▶
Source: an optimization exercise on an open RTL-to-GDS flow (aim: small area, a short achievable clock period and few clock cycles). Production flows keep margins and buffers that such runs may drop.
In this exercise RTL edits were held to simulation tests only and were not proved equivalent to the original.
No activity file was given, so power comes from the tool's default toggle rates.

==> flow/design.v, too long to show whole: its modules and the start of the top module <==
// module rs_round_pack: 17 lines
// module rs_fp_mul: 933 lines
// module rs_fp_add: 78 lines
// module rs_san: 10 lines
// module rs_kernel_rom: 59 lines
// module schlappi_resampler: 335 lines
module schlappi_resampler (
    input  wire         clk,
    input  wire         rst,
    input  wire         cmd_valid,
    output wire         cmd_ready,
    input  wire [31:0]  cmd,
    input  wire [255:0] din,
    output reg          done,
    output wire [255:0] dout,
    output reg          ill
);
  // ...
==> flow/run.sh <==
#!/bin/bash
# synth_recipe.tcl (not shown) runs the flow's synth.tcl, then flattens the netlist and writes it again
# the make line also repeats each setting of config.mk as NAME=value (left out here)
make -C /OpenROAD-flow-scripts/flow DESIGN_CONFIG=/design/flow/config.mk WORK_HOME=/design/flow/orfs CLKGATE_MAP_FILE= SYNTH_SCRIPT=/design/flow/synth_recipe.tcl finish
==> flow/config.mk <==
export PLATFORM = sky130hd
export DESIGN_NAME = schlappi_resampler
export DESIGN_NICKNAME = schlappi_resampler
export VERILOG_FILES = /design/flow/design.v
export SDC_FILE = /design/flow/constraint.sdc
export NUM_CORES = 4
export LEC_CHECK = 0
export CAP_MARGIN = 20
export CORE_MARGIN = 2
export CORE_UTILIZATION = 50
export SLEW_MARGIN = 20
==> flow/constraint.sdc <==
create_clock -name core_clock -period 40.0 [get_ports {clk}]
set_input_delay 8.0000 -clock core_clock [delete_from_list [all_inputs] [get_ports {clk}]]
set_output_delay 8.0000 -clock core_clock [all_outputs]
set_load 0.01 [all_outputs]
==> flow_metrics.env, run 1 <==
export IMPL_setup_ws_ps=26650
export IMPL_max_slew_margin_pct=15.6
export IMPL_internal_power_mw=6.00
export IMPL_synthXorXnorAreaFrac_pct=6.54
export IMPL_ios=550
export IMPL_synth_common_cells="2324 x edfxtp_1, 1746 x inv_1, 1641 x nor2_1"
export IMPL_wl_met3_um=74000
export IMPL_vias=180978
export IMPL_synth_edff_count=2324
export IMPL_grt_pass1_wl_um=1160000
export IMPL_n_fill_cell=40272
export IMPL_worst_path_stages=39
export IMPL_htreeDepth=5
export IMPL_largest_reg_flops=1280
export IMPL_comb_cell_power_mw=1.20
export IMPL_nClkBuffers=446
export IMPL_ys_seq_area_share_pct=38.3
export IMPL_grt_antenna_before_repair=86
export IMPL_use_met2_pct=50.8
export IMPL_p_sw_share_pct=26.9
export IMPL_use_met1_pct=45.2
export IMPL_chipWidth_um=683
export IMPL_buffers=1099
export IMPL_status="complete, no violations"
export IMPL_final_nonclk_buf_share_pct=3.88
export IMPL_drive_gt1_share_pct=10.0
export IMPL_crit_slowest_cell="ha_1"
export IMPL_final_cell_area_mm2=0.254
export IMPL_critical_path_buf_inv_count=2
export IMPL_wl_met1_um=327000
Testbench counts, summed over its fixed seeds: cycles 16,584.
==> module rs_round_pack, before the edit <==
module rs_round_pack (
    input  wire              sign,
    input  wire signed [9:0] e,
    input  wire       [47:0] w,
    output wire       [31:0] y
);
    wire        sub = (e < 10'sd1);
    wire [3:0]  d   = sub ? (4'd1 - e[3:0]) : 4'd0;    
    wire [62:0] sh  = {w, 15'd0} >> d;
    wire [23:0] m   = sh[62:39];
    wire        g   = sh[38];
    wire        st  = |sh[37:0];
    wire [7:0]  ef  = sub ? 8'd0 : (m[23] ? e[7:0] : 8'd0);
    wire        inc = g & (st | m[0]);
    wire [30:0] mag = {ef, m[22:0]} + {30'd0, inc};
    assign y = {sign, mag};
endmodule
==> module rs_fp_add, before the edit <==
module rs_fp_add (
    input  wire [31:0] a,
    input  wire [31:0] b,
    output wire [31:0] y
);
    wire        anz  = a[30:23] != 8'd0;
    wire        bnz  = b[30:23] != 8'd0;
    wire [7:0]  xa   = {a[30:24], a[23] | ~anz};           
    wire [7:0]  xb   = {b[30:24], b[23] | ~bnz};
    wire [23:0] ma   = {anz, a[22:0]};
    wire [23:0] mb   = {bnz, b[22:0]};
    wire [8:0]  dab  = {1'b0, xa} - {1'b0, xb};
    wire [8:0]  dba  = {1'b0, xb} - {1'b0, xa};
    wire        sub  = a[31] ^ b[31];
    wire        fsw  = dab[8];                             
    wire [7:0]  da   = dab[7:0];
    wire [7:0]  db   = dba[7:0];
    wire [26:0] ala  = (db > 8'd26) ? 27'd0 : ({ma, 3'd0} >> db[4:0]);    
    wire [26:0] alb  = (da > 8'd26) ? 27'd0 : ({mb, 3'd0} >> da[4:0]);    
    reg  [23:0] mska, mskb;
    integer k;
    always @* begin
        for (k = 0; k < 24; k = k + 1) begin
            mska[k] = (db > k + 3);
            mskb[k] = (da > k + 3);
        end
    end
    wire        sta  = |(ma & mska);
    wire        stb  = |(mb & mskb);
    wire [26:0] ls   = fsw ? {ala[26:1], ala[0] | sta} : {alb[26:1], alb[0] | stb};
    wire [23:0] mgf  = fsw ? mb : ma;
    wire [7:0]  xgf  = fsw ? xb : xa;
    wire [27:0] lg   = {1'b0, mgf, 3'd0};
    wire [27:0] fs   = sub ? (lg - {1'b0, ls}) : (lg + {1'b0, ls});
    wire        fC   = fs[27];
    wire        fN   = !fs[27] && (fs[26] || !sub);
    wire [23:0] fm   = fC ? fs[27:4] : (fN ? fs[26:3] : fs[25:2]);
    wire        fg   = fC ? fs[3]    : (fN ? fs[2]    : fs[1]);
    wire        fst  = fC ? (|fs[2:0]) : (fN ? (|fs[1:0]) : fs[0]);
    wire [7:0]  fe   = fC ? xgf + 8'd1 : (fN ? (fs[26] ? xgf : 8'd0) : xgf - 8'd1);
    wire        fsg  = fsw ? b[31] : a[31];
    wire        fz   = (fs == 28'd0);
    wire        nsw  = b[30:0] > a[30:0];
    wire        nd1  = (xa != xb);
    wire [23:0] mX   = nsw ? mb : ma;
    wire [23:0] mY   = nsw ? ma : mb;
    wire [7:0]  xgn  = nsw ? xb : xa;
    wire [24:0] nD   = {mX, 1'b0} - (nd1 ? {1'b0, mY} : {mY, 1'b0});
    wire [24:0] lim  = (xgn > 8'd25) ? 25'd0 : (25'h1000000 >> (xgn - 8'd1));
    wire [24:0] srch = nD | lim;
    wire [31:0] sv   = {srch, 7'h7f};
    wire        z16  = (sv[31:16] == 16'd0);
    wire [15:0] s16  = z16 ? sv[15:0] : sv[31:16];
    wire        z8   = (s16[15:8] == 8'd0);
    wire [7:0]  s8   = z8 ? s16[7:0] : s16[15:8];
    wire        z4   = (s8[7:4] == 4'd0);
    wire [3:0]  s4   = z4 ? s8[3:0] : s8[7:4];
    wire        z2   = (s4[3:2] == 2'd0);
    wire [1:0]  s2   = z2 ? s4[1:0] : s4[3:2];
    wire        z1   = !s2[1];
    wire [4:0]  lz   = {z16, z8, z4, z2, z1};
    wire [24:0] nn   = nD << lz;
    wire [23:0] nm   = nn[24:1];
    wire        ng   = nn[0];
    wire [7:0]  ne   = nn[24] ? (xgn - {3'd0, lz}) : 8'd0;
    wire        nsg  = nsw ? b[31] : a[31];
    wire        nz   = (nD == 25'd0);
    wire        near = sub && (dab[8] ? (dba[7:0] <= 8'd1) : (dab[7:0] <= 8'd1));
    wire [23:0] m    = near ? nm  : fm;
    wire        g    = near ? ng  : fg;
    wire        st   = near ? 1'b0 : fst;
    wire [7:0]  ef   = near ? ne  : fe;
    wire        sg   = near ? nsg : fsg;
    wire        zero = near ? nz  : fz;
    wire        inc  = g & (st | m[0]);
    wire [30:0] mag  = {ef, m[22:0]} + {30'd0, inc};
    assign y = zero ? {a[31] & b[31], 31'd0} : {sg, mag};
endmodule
◀
▶
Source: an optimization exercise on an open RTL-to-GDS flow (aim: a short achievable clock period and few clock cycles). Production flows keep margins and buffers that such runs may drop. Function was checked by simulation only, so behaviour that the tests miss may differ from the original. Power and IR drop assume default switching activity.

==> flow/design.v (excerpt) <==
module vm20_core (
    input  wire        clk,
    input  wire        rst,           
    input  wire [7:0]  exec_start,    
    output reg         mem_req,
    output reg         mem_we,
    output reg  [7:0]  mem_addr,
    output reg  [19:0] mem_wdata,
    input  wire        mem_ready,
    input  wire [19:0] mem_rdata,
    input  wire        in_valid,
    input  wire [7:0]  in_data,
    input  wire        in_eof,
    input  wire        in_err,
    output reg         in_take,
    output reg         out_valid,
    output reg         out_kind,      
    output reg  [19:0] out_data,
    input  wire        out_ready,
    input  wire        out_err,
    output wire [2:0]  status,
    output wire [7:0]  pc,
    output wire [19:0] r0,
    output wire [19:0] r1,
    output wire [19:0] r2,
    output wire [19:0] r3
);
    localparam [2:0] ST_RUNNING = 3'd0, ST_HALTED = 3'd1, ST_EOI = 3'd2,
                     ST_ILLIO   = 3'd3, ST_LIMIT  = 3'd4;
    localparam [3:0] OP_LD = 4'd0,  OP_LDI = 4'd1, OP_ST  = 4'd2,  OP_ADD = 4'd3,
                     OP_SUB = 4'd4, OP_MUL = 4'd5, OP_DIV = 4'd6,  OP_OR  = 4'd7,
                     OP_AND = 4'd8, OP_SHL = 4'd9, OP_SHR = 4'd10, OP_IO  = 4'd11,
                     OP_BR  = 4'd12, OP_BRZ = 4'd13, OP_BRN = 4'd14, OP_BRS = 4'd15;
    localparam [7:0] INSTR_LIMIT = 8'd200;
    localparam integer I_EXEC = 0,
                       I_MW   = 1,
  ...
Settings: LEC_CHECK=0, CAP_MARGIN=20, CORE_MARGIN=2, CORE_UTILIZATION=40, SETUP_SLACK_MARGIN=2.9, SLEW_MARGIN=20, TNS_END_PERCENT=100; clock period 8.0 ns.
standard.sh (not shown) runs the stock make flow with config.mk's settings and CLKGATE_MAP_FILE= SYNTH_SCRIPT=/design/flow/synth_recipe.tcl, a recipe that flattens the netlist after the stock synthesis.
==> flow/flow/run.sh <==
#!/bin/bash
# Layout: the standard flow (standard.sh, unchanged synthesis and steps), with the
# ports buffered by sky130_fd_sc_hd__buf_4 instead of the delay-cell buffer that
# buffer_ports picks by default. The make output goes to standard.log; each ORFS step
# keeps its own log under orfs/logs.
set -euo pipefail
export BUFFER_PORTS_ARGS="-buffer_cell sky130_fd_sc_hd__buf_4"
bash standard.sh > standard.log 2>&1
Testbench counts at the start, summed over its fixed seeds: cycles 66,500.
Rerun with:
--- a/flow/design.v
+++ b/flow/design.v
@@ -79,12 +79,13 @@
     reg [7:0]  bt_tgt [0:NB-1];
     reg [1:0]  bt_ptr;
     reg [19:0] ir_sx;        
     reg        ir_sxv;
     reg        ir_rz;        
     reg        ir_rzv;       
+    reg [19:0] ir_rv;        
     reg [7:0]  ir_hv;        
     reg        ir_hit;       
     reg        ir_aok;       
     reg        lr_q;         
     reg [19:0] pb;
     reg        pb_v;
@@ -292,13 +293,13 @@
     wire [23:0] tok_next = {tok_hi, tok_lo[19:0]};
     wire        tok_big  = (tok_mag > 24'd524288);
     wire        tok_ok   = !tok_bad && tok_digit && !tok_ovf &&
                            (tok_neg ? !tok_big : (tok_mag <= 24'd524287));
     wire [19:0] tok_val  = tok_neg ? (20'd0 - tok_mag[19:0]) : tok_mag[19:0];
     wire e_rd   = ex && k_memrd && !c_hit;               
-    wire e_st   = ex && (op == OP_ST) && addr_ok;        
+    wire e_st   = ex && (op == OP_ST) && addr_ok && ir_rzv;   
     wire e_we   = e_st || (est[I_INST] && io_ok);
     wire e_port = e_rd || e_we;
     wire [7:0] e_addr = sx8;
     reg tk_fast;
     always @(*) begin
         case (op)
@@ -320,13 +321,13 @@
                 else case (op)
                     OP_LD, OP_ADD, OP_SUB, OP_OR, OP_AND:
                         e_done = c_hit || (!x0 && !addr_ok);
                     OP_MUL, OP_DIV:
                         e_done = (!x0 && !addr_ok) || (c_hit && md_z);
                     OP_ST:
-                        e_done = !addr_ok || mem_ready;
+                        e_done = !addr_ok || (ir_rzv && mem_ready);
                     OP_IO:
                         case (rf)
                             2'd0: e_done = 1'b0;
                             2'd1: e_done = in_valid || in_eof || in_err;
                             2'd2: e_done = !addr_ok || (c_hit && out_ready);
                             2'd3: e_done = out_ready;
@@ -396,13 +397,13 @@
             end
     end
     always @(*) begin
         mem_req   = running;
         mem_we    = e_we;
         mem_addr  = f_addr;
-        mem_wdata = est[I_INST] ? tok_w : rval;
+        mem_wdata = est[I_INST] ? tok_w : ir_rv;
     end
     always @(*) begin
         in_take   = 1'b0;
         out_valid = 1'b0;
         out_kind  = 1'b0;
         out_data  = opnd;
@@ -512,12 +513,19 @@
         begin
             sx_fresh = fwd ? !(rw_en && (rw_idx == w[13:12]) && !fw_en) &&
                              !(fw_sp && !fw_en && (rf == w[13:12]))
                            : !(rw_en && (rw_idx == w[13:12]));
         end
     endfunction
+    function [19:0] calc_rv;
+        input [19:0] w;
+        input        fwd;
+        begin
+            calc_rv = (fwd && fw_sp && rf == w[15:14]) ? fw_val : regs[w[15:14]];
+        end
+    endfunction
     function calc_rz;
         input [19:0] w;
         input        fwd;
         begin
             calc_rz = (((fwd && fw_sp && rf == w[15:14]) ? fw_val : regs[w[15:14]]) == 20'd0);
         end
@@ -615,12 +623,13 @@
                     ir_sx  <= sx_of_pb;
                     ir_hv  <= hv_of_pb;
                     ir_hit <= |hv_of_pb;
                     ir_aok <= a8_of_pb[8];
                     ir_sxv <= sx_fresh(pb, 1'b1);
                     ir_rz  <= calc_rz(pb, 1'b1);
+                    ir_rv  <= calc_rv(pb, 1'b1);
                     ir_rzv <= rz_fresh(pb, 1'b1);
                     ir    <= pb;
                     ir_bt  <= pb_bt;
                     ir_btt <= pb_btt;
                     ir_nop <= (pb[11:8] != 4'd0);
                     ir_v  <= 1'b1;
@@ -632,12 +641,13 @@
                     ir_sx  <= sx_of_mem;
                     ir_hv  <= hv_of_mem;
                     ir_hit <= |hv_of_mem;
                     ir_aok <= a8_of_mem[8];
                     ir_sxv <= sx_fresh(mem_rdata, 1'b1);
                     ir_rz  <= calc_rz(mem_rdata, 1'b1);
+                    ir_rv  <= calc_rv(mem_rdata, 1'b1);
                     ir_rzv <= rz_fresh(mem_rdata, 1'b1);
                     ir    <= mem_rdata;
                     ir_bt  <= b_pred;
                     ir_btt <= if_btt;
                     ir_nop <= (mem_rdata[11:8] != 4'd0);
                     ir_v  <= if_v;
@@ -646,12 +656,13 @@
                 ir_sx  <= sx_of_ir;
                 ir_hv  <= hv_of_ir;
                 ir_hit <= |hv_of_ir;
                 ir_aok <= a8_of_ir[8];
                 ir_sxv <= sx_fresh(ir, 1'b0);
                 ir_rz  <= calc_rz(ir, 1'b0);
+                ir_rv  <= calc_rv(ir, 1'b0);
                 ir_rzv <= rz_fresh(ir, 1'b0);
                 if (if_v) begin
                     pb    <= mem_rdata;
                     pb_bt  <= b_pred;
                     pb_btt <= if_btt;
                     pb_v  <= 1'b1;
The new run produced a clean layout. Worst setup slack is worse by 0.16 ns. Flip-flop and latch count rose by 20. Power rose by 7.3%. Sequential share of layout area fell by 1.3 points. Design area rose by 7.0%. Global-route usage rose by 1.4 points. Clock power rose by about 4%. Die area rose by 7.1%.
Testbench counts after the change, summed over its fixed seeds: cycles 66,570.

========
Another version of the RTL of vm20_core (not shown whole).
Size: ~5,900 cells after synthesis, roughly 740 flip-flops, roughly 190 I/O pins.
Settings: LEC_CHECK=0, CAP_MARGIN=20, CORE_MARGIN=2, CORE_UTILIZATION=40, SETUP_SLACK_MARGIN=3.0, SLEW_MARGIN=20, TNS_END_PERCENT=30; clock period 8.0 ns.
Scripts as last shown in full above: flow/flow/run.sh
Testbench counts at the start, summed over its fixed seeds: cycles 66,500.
◀
## WHAT THE TASK REQUIRES
From the entries, copy out each line containing the word "activity".

## TASK OUTPUT
No activity file was given, so power comes from the tool's default toggle rates.
Source: an optimization exercise on an open RTL-to-GDS flow (aim: a short achievable clock period and few clock cycles). Production flows keep margins and buffers that such runs may drop. Function was checked by simulation only, so behaviour that the tests miss may differ from the original. Power and IR drop assume default switching activity.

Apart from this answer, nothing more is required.